Diffusive versus local spin currents in dynamic spin pumping systems

Using microscopic theory, we investigate the properties of a spin current driven by magnetization dynamics. In the limit of smooth magnetization texture, the dominant spin current induced by the spin pumping effect is shown to be the diffusive spin current, i.e., the one arising from only a diffusion associated with spin accumulation. That is to say, there is no effective field that locally drives the spin current. We also investigate the conversion mechanism of the pumped spin current into a charge current by spin-orbit interactions, specifically the inverse spin Hall effect.
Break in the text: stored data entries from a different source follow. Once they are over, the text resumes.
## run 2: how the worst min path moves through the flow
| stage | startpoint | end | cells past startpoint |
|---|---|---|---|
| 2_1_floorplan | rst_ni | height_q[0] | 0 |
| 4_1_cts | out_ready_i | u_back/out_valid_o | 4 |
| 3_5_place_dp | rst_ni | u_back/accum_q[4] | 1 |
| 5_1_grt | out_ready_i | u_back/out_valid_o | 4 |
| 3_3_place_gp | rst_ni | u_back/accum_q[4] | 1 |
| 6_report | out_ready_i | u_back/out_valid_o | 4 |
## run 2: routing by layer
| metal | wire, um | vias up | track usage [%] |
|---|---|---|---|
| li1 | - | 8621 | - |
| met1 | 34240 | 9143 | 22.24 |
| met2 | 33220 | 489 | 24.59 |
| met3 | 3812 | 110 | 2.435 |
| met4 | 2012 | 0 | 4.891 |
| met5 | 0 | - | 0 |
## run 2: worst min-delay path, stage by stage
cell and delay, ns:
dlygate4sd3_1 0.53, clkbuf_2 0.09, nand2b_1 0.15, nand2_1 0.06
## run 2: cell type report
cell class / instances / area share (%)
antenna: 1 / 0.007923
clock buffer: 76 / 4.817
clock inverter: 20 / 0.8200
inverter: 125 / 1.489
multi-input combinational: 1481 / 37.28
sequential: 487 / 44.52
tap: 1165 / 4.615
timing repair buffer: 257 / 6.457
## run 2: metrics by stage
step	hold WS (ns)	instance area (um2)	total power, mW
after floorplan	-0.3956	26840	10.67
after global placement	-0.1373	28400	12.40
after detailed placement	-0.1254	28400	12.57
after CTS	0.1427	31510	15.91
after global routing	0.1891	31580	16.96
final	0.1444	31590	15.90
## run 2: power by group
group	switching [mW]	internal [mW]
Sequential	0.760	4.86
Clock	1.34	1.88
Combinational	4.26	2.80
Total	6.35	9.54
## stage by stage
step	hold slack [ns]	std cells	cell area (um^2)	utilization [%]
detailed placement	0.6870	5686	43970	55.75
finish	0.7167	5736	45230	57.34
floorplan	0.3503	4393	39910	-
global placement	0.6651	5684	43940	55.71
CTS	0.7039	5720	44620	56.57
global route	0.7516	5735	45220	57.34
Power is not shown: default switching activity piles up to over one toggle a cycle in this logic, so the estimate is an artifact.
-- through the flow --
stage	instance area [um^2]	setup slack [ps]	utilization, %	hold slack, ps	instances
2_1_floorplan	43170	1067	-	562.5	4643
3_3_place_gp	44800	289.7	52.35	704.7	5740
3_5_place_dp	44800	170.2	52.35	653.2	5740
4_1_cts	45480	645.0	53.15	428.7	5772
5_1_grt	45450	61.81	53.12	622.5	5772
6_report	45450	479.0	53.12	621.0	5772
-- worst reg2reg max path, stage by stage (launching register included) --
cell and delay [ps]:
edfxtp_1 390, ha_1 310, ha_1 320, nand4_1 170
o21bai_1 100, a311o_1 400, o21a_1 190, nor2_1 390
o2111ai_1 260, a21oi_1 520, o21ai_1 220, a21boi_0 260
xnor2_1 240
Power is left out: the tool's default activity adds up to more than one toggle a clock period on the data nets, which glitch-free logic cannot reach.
==> config.mk <==
export PLATFORM = sky130hd
export DESIGN_NAME = websocket_frame_deframer
export DESIGN_NICKNAME = d
export VERILOG_FILES = /design/src/sv/wdf_pkg.sv /design/src/sv/websocket_frame_deframer.sv
export SDC_FILE = /design/constraint.sdc
export NUM_CORES = 1
export LEC_CHECK = 0
export BUFFER_PORTS_ARGS = -buffer_cell sky130_fd_sc_hd__buf_2
export CAP_MARGIN = 5
export CELL_PAD_IN_SITES_DETAIL_PLACEMENT = 0
export CELL_PAD_IN_SITES_GLOBAL_PLACEMENT = 1
export CORE_MARGIN = 2
export CORE_UTILIZATION = 25
export DETAILED_ROUTE_END_ITERATION = 10
export GPL_TIMING_DRIVEN = 0
export PLACE_DENSITY = 0.56
export SLEW_MARGIN = 5
export SYNTH_ARGS = -nofsm -noshare
export SYNTH_HDL_FRONTEND = slang
export SYNTH_SLANG_ARGS = --single-unit
==> constraint.sdc <==
create_clock -name clk -period 11.9 [get_ports clk]
set_input_delay 3.57 -clock clk [delete_from_list [all_inputs] [get_ports clk]]
set_output_delay 3.57 -clock clk [all_outputs]
set_load 0.02 [all_outputs]
===== src/design/bmhq_pkg.sv =====
`timescale 1ns / 1ps
// ----------------------------------------------------------------------------
// bmhq_pkg
// Shared widths, operation and error codes, and the result beat type of the
// binary max-heap queue.
// ----------------------------------------------------------------------------
package bmhq_pkg;

  localparam int KEY_W   = 32;
  localparam int TAG_W   = 16;
  localparam int COUNT_W = 10;
  localparam int ERR_W   = 2;

  localparam logic OP_INSERT = 1'b0;
  localparam logic OP_REMOVE = 1'b1;

  localparam logic [ERR_W-1:0] ERR_OK    = 2'd0;
  localparam logic [ERR_W-1:0] ERR_FULL  = 2'd1;
  localparam logic [ERR_W-1:0] ERR_EMPTY = 2'd2;

  typedef struct packed {
    logic [KEY_W-1:0]   key;
    logic [TAG_W-1:0]   tag;
    logic [COUNT_W-1:0] count;
    logic               empty;
    logic [ERR_W-1:0]   err;
  } result_t;

endpackage


===== src/design/bmhq_ctrl.sv =====
`timescale 1ns / 1ps
// ----------------------------------------------------------------------------
// bmhq_ctrl
// Sift sequencer: carries the moving entry in registers, walks the heap one
// level at a time through the entry memory and keeps the root and count.
// ----------------------------------------------------------------------------
module bmhq_ctrl
  import bmhq_pkg::*;
#(
  parameter int CAPACITY = 1023,
  parameter int SW       = 16,
  parameter int IW       = 10
) (
  input  logic               clk,
  input  logic               rst,
  input  logic               start,
  input  logic               op,
  input  logic [KEY_W-1:0]   entry_key,
  input  logic [TAG_W-1:0]   entry_tag,
  output logic               busy,
  output logic               mem_we,
  output logic [IW-1:0]      mem_waddr,
  output logic [KEY_W+SW-1:0] mem_wdata,
  output logic [IW-1:0]      mem_raddr,
  input  logic [KEY_W+SW-1:0] mem_rdata,
  output logic               res_valid,
  output result_t            res
);

  localparam logic [2:0] ST_IDLE   = 3'd0;
  localparam logic [2:0] ST_UP     = 3'd1;
  localparam logic [2:0] ST_UPCMP  = 3'd2;
  localparam logic [2:0] ST_RDLAST = 3'd3;
  localparam logic [2:0] ST_DN     = 3'd4;
  localparam logic [2:0] ST_DNL    = 3'd5;
  localparam logic [2:0] ST_DNR    = 3'd6;
  localparam logic [2:0] ST_DONE   = 3'd7;

  localparam logic [IW-1:0] ROOT = IW'(1);
  localparam logic [IW-1:0] FULL = IW'(CAPACITY);

  logic [2:0]       state;
  logic [IW-1:0]    count;
  logic [IW-1:0]    slot;
  logic [IW-1:0]    child;
  logic [KEY_W-1:0] cur_key;
  logic [SW-1:0]    cur_tag;
  logic [KEY_W-1:0] l_key;
  logic [SW-1:0]    l_tag;
  logic [KEY_W-1:0] root_key;
  logic [SW-1:0]    root_tag;
  logic [ERR_W-1:0] err;

  logic [KEY_W-1:0] rd_key;
  logic [SW-1:0]    rd_tag;
  logic [IW:0]      left_idx;
  logic             no_child;
  logic             right_ok;
  logic             sel_right;
  logic [KEY_W-1:0] cand_key;
  logic [SW-1:0]    cand_tag;
  logic [IW-1:0]    cand_idx;
  logic             up_swap;
  logic             dn_swap;

  assign rd_key    = mem_rdata[KEY_W+SW-1:SW];
  assign rd_tag    = mem_rdata[SW-1:0];
  assign left_idx  = {slot, 1'b0};
  assign no_child  = left_idx > {1'b0, count};
  assign right_ok  = {slot, 1'b1} <= {1'b0, count};
  assign sel_right = (state == ST_DNR) && (rd_key > l_key);
  assign cand_key  = (state == ST_DNL || sel_right) ? rd_key : l_key;
  assign cand_tag  = (state == ST_DNL || sel_right) ? rd_tag : l_tag;
  assign cand_idx  = sel_right ? child + ROOT : child;
  assign up_swap   = rd_key < cur_key;
  assign dn_swap   = cand_key > cur_key;
  assign busy      = state != ST_IDLE;

  always_comb begin
    mem_we    = 1'b0;
    mem_waddr = slot;
    mem_wdata = {cur_key, cur_tag};
    mem_raddr = slot;
    case (state)
      ST_IDLE: begin
        mem_raddr = count;
      end
      ST_UP: begin
        if (slot == ROOT) begin
          mem_we = 1'b1;
        end else begin
          mem_raddr = slot >> 1;
        end
      end
      ST_UPCMP: begin
        mem_we = 1'b1;
        if (up_swap) begin
          mem_wdata = mem_rdata;
        end
      end
      ST_DN: begin
        if (no_child) begin
          mem_we = 1'b1;
        end else begin
          mem_raddr = left_idx[IW-1:0];
        end
      end
      ST_DNL: begin
        if (right_ok) begin
          mem_raddr = child + ROOT;
        end else begin
          mem_we = 1'b1;
          if (dn_swap) begin
            mem_wdata = {cand_key, cand_tag};
          end
        end
      end
      ST_DNR: begin
        mem_we = 1'b1;
        if (dn_swap) begin
          mem_wdata = {cand_key, cand_tag};
        end
      end
      default: begin
      end
    endcase
  end

  always_ff @(posedge clk) begin
    if (rst) begin
      state <= ST_IDLE;
      count <= '0;
      err   <= ERR_OK;
    end else begin
      case (state)
        ST_IDLE: begin
          if (start) begin
            err <= ERR_OK;
            if (op == OP_INSERT) begin
              if (count >= FULL) begin
                err   <= ERR_FULL;
                state <= ST_DONE;
              end else begin
                count <= count + ROOT;
                state <= ST_UP;
              end
            end else begin
              if (count == '0) begin
                err   <= ERR_EMPTY;
                state <= ST_DONE;
              end else begin
                count <= count - ROOT;
                state <= ST_RDLAST;
              end
            end
          end
        end
        ST_UP: begin
          state <= (slot == ROOT) ? ST_DONE : ST_UPCMP;
        end
        ST_UPCMP: begin
          state <= up_swap ? ST_UP : ST_DONE;
        end
        ST_RDLAST: begin
          state <= (count == '0) ? ST_DONE : ST_DN;
        end
        ST_DN: begin
          state <= no_child ? ST_DONE : ST_DNL;
        end
        ST_DNL: begin
          if (right_ok) begin
            state <= ST_DNR;
          end else begin
            state <= dn_swap ? ST_DN : ST_DONE;
          end
        end
        ST_DNR: begin
          state <= dn_swap ? ST_DN : ST_DONE;
        end
        default: begin
          state <= ST_IDLE;
        end
      endcase
    end
  end

  // datapath registers
  always_ff @(posedge clk) begin
    case (state)
      ST_IDLE: begin
        cur_key <= entry_key;
        cur_tag <= SW'(entry_tag);
        slot    <= count + ROOT;
      end
      ST_UPCMP: begin
        if (up_swap) begin
          slot <= slot >> 1;
        end
      end
      ST_RDLAST: begin
        cur_key <= rd_key;
        cur_tag <= rd_tag;
        slot    <= ROOT;
      end
      ST_DN: begin
        child <= left_idx[IW-1:0];
      end
      ST_DNL: begin
        l_key <= rd_key;
        l_tag <= rd_tag;
        if (!right_ok && dn_swap) begin
          slot <= cand_idx;
        end
      end
      ST_DNR: begin
        if (dn_swap) begin
          slot <= cand_idx;
        end
      end
      default: begin
      end
    endcase
    if (mem_we && mem_waddr == ROOT) begin
      root_key <= mem_wdata[KEY_W+SW-1:SW];
      root_tag <= mem_wdata[SW-1:0];
    end
  end

  assign res_valid = state == ST_DONE;
  assign res.key   = (count != '0) ? root_key : '0;
  assign res.tag   = (count != '0) ? TAG_W'(root_tag) : '0;
  assign res.count = COUNT_W'(count);
  assign res.empty = count == '0;
  assign res.err   = err;

  a_count_bound: assert property (@(posedge clk) disable iff (rst) count <= FULL)
    else $error("entry count above capacity");

  a_accept_busy: assert property (@(posedge clk) disable iff (rst)
    start && !busy |=> busy)
    else $error("accepted beat did not start the sequencer");

  a_write_states: assert property (@(posedge clk) disable iff (rst)
    mem_we |-> (state == ST_UP || state == ST_UPCMP || state == ST_DN ||
                state == ST_DNL || state == ST_DNR))
    else $error("entry write outside a sift step");

  a_err_count: assert property (@(posedge clk) disable iff (rst)
    res_valid && err != ERR_OK |-> count == $past(count))
    else $error("rejected operation changed the count");

endmodule


===== config.mk =====
export PLATFORM = sky130hd
export DESIGN_NAME = bmhq_ctrl
export DESIGN_NICKNAME = d
export VERILOG_FILES = /design/src/design/bmhq_pkg.sv /design/src/design/bmhq_ctrl.sv
export SDC_FILE = /design/constraint.sdc
export NUM_CORES = 1
export LEC_CHECK = 0
export BUFFER_PORTS_ARGS = -buffer_cell sky130_fd_sc_hd__buf_2
export CORE_ASPECT_RATIO = 1.5
export CORE_MARGIN = 2
export CORE_UTILIZATION = 31
export DETAILED_ROUTE_END_ITERATION = 12
export GPL_TIMING_DRIVEN = 0
export PLACE_DENSITY = 0.53
export SYNTH_ARGS = -nofsm -noshare
export SYNTH_HDL_FRONTEND = slang
export SYNTH_SLANG_ARGS = --single-unit
export TNS_END_PERCENT = 30

===== constraint.sdc =====
create_clock -name clk -period 5.3 [get_ports clk]
set_input_delay 0.265 -clock clk [delete_from_list [all_inputs] [get_ports clk]]
set_output_delay 0.265 -clock clk [all_outputs]
set_load 0.02 [all_outputs]

==> metrics.md <==
| Metric | Value |
|---|---|
| Critical path endpoint category | output port |
| Pin count of the biggest net entering global routing | 36 |
| Port Buf Inserts | 231 |
| Startpoint types | register |
| Worst reg-to-reg path cell count | 24 |
| Crit path kind | register to output port |
| Internal Pwr Total | between 0.005 and 0.006 W |
| Clock Pin Slew Worst Setup and Hold Paths | approximately 70 ps |
| Worst slew margin | between 30% and 40% |
| H-tree depth | 4 |
| Die Area | between 30000 and 40000 sq um |
| Syn Inst Count | about 1200 |
| Slew Viols, Final | 0 |
| Core Region | between 30000 and 40000 sq um |
| # Max-Cap Violations | 0 |
| DRC | 0 |
| Skew-Pair Late Insertion Delay | between 400 and 500 ps |
| Fraction of layout cells with a size suffix above 1 | between 20% and 30% |
| Placement Cell Area | about 14000 sq um |
| Cell Rows | between 80 and 90 |
| Final period util | 121.4% |
| WP data required | 5040 ps |
| Clk pwr share | 13.4% |
| Fin cells | approximately 2000 |
| Clk sinks | ~180 |
| Hold/Removal Path Class | input pin to register |
| # setup viols final | 108 |
| Number of synthesized flops with an enable pin | roughly 160 |
| Worst Tran Pin Value | 1023 ps |
| Vias per std cell | roughly 5.4 |
| WL final | between 40 and 50 mm |
| 1st-pass router iterations | 9 |
| Post-detail-place hpwl | around 32 mm |
| GRT Residual Overflow | 0 |
| Tmin final | 6433 ps |
| Antenna violations before repair | 4 |
| Vias in the first global route | about 10000 |
| R2R Setup Slk | -660 ps |
| Layout Skew | approximately 12 ps |
| Post-synth top area share | between 40 and 50% |
| DR iter-0 viols | 680 |
| Final core utilization | roughly two fifths |
| RSZ-0062 raised after global routing | yes |
| Layout area overhead | 29.69% |
| Status | finished with violations |
| Worst VDD drop | 0.5124 mV |
| Most frequent cells in the layout | 201 x buf_2, 163 x edfxtp_1, 97 x ha_1 |
| Final worst slack | -1133 ps |
| Maximum fanout along the worst path | 6 |
| Worst Path Arrival | approximately 6200 ps |
| Number of distinct library cells after synthesis | 61 |
| Logic pwr share | roughly 64% |
| Routed WL per cell | between 20 and 25 microns |
| Initial core utilization | about a third |
| Post-route cell area | 15390 sq um |
| Flop pwr share | 22.9% |
| Switch share | 48.20% |
| Placed cell count | about 1900 |
| Avg Cell Area, Syn | 10.31 sq um |
| Routed vias | roughly 11000 |
| Ys async rst share | 0% |
| Total nets after synthesis | 1359 |
| Remaining antenna violation count | 0 |
| Die X | 163.7 microns |
| GPL Wtd Cong | approximately 0.9 |
| Top cells by area, synth | edfxtp_1 41%, ha_1 11%, mux2_2 6.7% |
| Hold Crit Depth | 2 |
| Post-synthesis register bit count | between 150 and 200 |
| CTS Buf Count | 17 |
| Psw | roughly 0.0050 W |
| Root Driver | clkbuf_16 |
| Mapped Area | 11870 sq um |
| Nets | ~1700 |
| Top FF cell, synth | edfxtp_1 |
| Failing checks | setup timing |
| Die Y-Extent | 243.6 microns |
| Yosys top cell by area | edfxtp_1 |
| PwrDens | 669.3 nW/um^2 |
| Fmax | between 150 and 200 MHz |
| Ports | ~230 |
| Leak Pwr | approximately 6.3 nW |
| Worst-case clock buffer depth | 2 |
| Commonest non-fill, non-tap cell in the layout | buf_2 |
| Final hold viol count | 0 |
| TritonCTS clock tree | built |
| Antenna diodes | 0 |
| GRT Overall Usage | between 20% and 30% |
| Sequential-to-total area share from yosys stat | between 40% and 50% |
| YS warnings | 0 |
| First-pass GRT wire length | ~62 mm |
We show that the spin-charge conversion does not always occur and that it depends strongly on the type of spin-orbit interaction. In a Rashba spin-orbit system, the local part of the charge current is proportional to the spin-relaxation torque, and the local spin current, which does not arise from the spin accumulation, does not play any role in the conversion. In contrast, the diffusive spin current contributes to the diffusive charge current. Alternatively, for spin-orbit interactions arising from random impurities, the local charge current is proportional to the local spin current that constitutes only a small fraction of the total spin current. Clearly, the dominant spin current (diffusive spin current) is not converted into a charge current. Therefore, the nature of the spin current is fundamentally different depending on its origin and thus the spin transport and the spin-charge conversion behavior need to be discussed together along with spin current generation.